Robotic jamming-free and precise assembly for peg-in-hole operation by multi-DOF force-controlled parallel end-effector

In smart manufacturing, the precision peg-in-hole assembly under contact-unknown conditions poses a major challenge, which has spurred growing interest in enhancing active compliance in robotic assembly systems. Multi-Degree-of-Freedom (Multi-DOF) compliance provides high adaptability for addressing this assembly challenge. However, problems such as excessive size, insufficient dynamics, and complex jamming mechanisms have emerged. To solve these problems, we propose a jamming-free strategy. This strategy uses a lightweight, compact multi-DOF end-effector with a 3-Prismatic-Revolute-Spherical (3-PRS) parallel configuration, along with an active force control algorithm. The force control result of an absolute mean error of 1 N is observed for a setpoint value of 100 N along the z-axis. Meanwhile, the moments about the x- and y-axis are controlled within an absolute mean error of 0.04 N.mm. With the accurate compliance provided by the proposed force-controlled end-effector, the peg-in-hole operation is considered as a reciprocal transition between a transient one-point contact and a steady two-point jamming.

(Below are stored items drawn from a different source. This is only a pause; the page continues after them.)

[/design/flow/config.mk]
export PLATFORM = sky130hd
export DESIGN_NAME = areg
export DESIGN_NICKNAME = areg
export VERILOG_FILES = /design/flow/design.v
export SDC_FILE = /design/flow/constraint.sdc
export NUM_CORES = 4
export LEC_CHECK = 1
export CORE_AREA = 10 10 184 184
export DIE_AREA = 0 0 194 194
[/design/flow/constraint.sdc]
current_design areg

set clk_period 1.0
set clk_io_pct 0.2

create_clock -name clk0 -period $clk_period [get_ports {clk}]

set non_clock_inputs [all_inputs -no_clocks]
set_input_delay [expr $clk_period * $clk_io_pct] -clock clk0 $non_clock_inputs
set_output_delay [expr $clk_period * $clk_io_pct] -clock clk0 [all_outputs]
[/design/flow/design.v]
module areg(input clk, en,
            input [31:0] pcFD,
            input [31:0] rd1, rd2,
            input [4:0] rd,
            input [31:0] SignImm_,
            input sendNop,
            input [4:0] ra1,
            input [4:0] ra2,
            output reg [31:0] SrcAE, SrcBE,
            output reg [4:0] WriteRegE,
            output reg [31:0] WriteDataE,
            output reg [31:0] SignImm,
            output reg [31:0] pcDE,
            output reg [4:0] ra1_out,
            output reg [4:0] ra2_out);
always @ (posedge clk)
if(en) begin
    if(sendNop) begin
        SrcAE <= 0;
        SrcBE <= 0;
        WriteRegE <= 0;
        WriteDataE <= 0;
        SignImm <= 0;
        pcDE <= pcFD; 
        ra1_out <= 0;
        ra2_out <= 0;
    end
    else begin
        SrcAE <= rd1;
        SrcBE <= rd2;
        WriteRegE <= rd;
        WriteDataE <= rd2;
        SignImm <= SignImm_;
        pcDE <= pcFD;        
        ra1_out <= ra1;
        ra2_out <= ra2;
    end
end
endmodule
[/design/flow/run.sh]
#!/bin/bash
# OpenROAD 26Q1-2900-gdf79404cd8, Yosys 0.63+post, stock flow scripts
make -C /OpenROAD-flow-scripts/flow DESIGN_CONFIG=/design/flow/config.mk WORK_HOME=/design/flow/orfs finish
==> deck_impl_summary.md <==
Synthesis and Place & Route Summary

Clock network
  • CTS Hold Buffers Added: 0
  • CTS Buf Count: 17
  • Longest Clk Path Bufs: 2
  • CTS sink cnt: 143
  • Clock-pin transition on the worst setup and hold timing paths: 60 ps
  • CTS tree: yes
  • CTS root buf: clkbuf_16
  • H-tree depth: 4

Critical path
  • Crit path max-delay family: flip-flops
  • Critical-path cell list: buf_2
  • Crit-path max FO: 1
  • CP max stage delay: 500 ps
  • Worst Path Required: 800 ps
  • Worst setup EP type: output port
  • Worst EP arrival: 1080 ps
  • Crit path launch type: flop
  • Critical path class: flop to output port
  • Crit path buf inv count: 1
  • CP max-delay cell: edfxtp_1

Floorplanning
  • Die Y: 194 µm
  • Core area: 0.0298 mm²
  • Fp_density: 17.8%
  • Number of placed I/O pins: 321
  • FP Rows: 63
  • Die Wd: 194 µm
  • DIE AREA: 0.0376 mm²

STA
  • RSZ-0062 raised after global routing: yes
  • Final Hold Fails: 0
  • Pins Over Slew Limit: 0
  • Setup violators final: 175
  • Relative slew slack: 83.4%
  • F_max: 783 MHz
  • Worst Tran Pin Value: 249 ps
  • Final worst setup slack: -277 ps
  • Tmin final: 1280 ps
  • Final Cycle Share: 128%

Route
  • ANT cells: 0
  • DRT antenna net count: 0
  • Residual DRC: 0
  • First-pass iteration count of the detailed router: 4
  • Vias post-DR: 3503
  • Initial DRC count: 80
  • DR vias/cell: 3.42
  • Post-DR wirelength/cell: 17.4 µm
  • DRT Wirelength: 17800 µm

Synth
  • Main logic family: simple AND/OR/NAND/NOR gates
  • Top cells, area: edfxtp_1 81%, nor2b_1 13%, buf_4 4.7%, buf_2 1.0%
  • Area share of the largest cell type after synthesis: 81.2%
  • Post-Syn Instances: 298
  • Synthesis area per yosys: 0.00529 mm²
  • Netlist Area Pre-Place: 0.00529 mm²
  • Yosys aoi share: 0%
  • Post-synth seq share: 81.2%
  • Area fraction in xor and xnor cells: 0%
  • Cell Type Count: 4
  • Ys cells: 298
  • FA/HA/MAJ Cells, Area Fraction: 0%
  • Syn avg cell area: 17.8 µm²
  • Mux area share: 0%
  • Synth Area in Simple Gates: 13.1%
  • Synth flops: 143
  • Cell type with the largest total area: edfxtp_1
  • Synth warnings: 1

GRT
  • Total track usage: 9.31%
  • Via count of the first global-routing pass: 3697
  • Largest net degree at the start of global routing: 48
  • GR Overflow Total: 0
  • Initial antenna violation count: 0
  • First-pass GRT wire length: 26000 µm

Layout
  • Design Area, Final: 0.00875 mm²
  • Most frequent logic cell in the layout: buf_2
  • Layout cells sized above 1: 37.3%
  • Dominant logic cell types in the final layout: 172 x buf_2, 143 x edfxtp_1, 143 x clkdlybuf4s50_1
  • Area delta synth->final: 65.4%
  • Finished Core Util: 29.4%

Placement
  • Placed cell areas: 0.00899 mm²
  • Gpl congestion: 0.782
  • Port Buf Inserts: 320
  • Post-DP HPWL: 14100 µm

Power and ir drop
  • PD cells: 1750 mW/mm²
  • Leakage power: 3.36 nW
  • Peak supply drop: 0.000955 V

Outcome
  • Status: finished with violations
  • Failing checks: setup timing

Flow run
  • Number of max-cap violations: 0
  • Tool warnings: 27

Min path
  • Hold Crit Class: input pin to flop
## layer usage
layer  vias up  track usage, %  share of wire, %  routed length, µm
li1       1665               -                 -                  -
met1      1622            12.2                42               7430
met2       211            14.2                45               7960
met3         5            5.01                13               2290
met4         0           0.710              0.64                114
met5         -               0                 0                  0
## power breakdown
part	internal [mW]	switching (mW)	leakage, nW
clock network	3.92	2.58	0.284
logic	1.07	0.490	1.70
registers	7.12	0.137	1.38
## kinds of logic after synthesis
logic type | count (synthesis)
buf+inv | 44
flops | 143
simple gates | 111
## state kept, by name, summed over array words and instances (netlist names)
signal	count
SignImm	32
SrcAE	32
SrcBE	32
WriteRegE	5
pcDE	32
ra1_out	5
ra2_out	5
## worst paths after layout
check,startpoint,end,cells past startpoint
setup / recovery,SignImm[14],SignImm[14],1
hold / removal,en,ra2_out[1],2
## Yosys cell counts
cell,instances
buf_2,11
edfxtp_1,143
nor2b_1,111
buf_4,33
## per-stage QoR
| stage | setup TNS, ps | total power, mW | hold slack (ps) | worst slack [ps] | instances |
|---|---|---|---|---|---|
| after floorplan | 0 | 7.59 | 299 | 204 | 298 |
| after global placement | -2630 | 9.53 | 599 | -193 | 992 |
| after detailed placement | -2670 | 9.53 | 595 | -184 | 992 |
| after CTS | -24380 | 15.7 | 152 | -307 | 1025 |
| after global routing | -28030 | 16.1 | 162 | -330 | 1025 |
| final | -17420 | 15.3 | 177 | -277 | 1025 |
## area by class of cell
class / instances / area, µm²
clock buffer: 17 / 425
clock inverter: 13 / 163
fill: 3038 / 21000
multi-input combinational: 111 / 694
sequential: 143 / 4290
tap: 390 / 488
timing repair buffer: 351 / 2690
## timing repair
item                       in CTS  in global routing
gates resized                 573                  0
setup buffers                   3                  0
setup endpoints to repair     175                175
No activity file was given, so power comes from the tool's default toggle rates.
==> ./design.v <==
module alureg(input clk, en,
              input [31:0] pcDE,
              input [31:0] aluresult,
              input zero_flag,
              input [31:0] b_alu_result,
              input [31:0] WriteDataE,
              input [4:0] writereg_,
              input sendNop,
              output reg [31:0] aluout,
              output reg zero_flagM,
              output reg [31:0] b_alu_result_,
              output reg [31:0] WriteDataM,
              output reg [4:0] writereg,
              output reg [31:0] pcEM);
always @ (posedge clk)
if(en) begin
    if (sendNop) begin
        aluout <= 0;
        zero_flagM <= 0;
        b_alu_result_ <= b_alu_result;
        WriteDataM <= 0;
        writereg <= 0;
        pcEM <= pcDE; 
    end
    else begin
        aluout <= aluresult;
        zero_flagM <= zero_flag;
        b_alu_result_ <= b_alu_result;
        WriteDataM <= WriteDataE;
        writereg <= writereg_;
        pcEM <= pcDE;        
    end
end
endmodule
**flow/design.v**
```verilog
module Data_Memory(
    input [15:0] DMem_In, 
    input [15:0] Data_Write, 
    input Mem_Write,
    input Mem_Read,
    input clk,
    output reg[15:0] DataM_out
    );
 reg 	[7:0] 	Memory[255:0];
    integer i;
wire [7 : 0] Mem_addr = DMem_In[7:0]; 
initial begin
  for (i = 0; i < 256; i = i + 1) begin
    Memory[i] = 8'b0;
  end
end
always@(*) begin
      if(Mem_Read) begin
 DataM_out = {Memory[Mem_addr],Memory[Mem_addr+1]};
      end 
      else begin
            DataM_out = 16'b0; 
        end
end
    always 	@(negedge  clk)		 
   		begin
   		 if (Mem_Write) begin
    Memory[Mem_addr] <= Data_Write[15:8];
      Memory[Mem_addr+1] <= Data_Write[7:0];
    end
  end
endmodule
```
## ./run.sh

```bash
#!/bin/bash
# OpenROAD 26Q1-2900-gdf79404cd8, Yosys 0.63+post, stock flow scripts
make -C /OpenROAD-flow-scripts/flow DESIGN_CONFIG=/design/flow/config.mk WORK_HOME=/design/flow/orfs finish
```

## ./config.mk

```make
export PLATFORM = sky130hd
export DESIGN_NAME = Instruction_Memory
export DESIGN_NICKNAME = Instruction_Memory
export VERILOG_FILES = /design/flow/design.v
export SDC_FILE = /design/flow/constraint.sdc
export NUM_CORES = 4
export LEC_CHECK = 1
export CORE_AREA = 10 10 79 79
export DIE_AREA = 0 0 89 89
```

## ./constraint.sdc

```tcl
current_design Instruction_Memory

set clk_period 2.5
set clk_io_pct 0.2

create_clock -name clk0 -period $clk_period

set non_clock_inputs [all_inputs -no_clocks]
set_input_delay [expr $clk_period * $clk_io_pct] -clock clk0 $non_clock_inputs
set_output_delay [expr $clk_period * $clk_io_pct] -clock clk0 [all_outputs]
```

Based on admittance control, a control strategy is designed to transform the two-point jamming into one-point contact, thereby preventing jamming during the precision peg-in-hole operation with significant uncertainties, eliminating the need for repeated positional adjustments during insertion. Experimental results show that the peg can be inserted into different holes with various pose errors and unknown dimensional tolerances. These results validate the rationality of the proposed jamming-free strategy for precision peg-in-hole assembly. The jamming-free peg-in-hole assembly employing a force-controlled parallel end-effector exhibits superior robustness and operational stability when it is applied into a satellite assembling task.